(Saved entries)
[src/rtl/muldiv_arbiter_rr_arbiter2.sv]
// Combinational two-way round-robin grant; a tie goes to the requester not served last.
module rr_arbiter2
    import muldiv_pkg::*;
(
    input  logic [NUM_REQ-1:0] req_valid,
    input  logic               last_served,
    output logic [NUM_REQ-1:0] grant
);

    always_comb begin
        grant = req_valid;
        if (&req_valid) begin
            grant = last_served ? 2'b01 : 2'b10;
        end
    end

endmodule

**WHAT YOU NEED TO DO**
Report all lines of the data above that include the string "begin".

**RESPONSE TO THIS TASK**
    always_comb begin
        if (&req_valid) begin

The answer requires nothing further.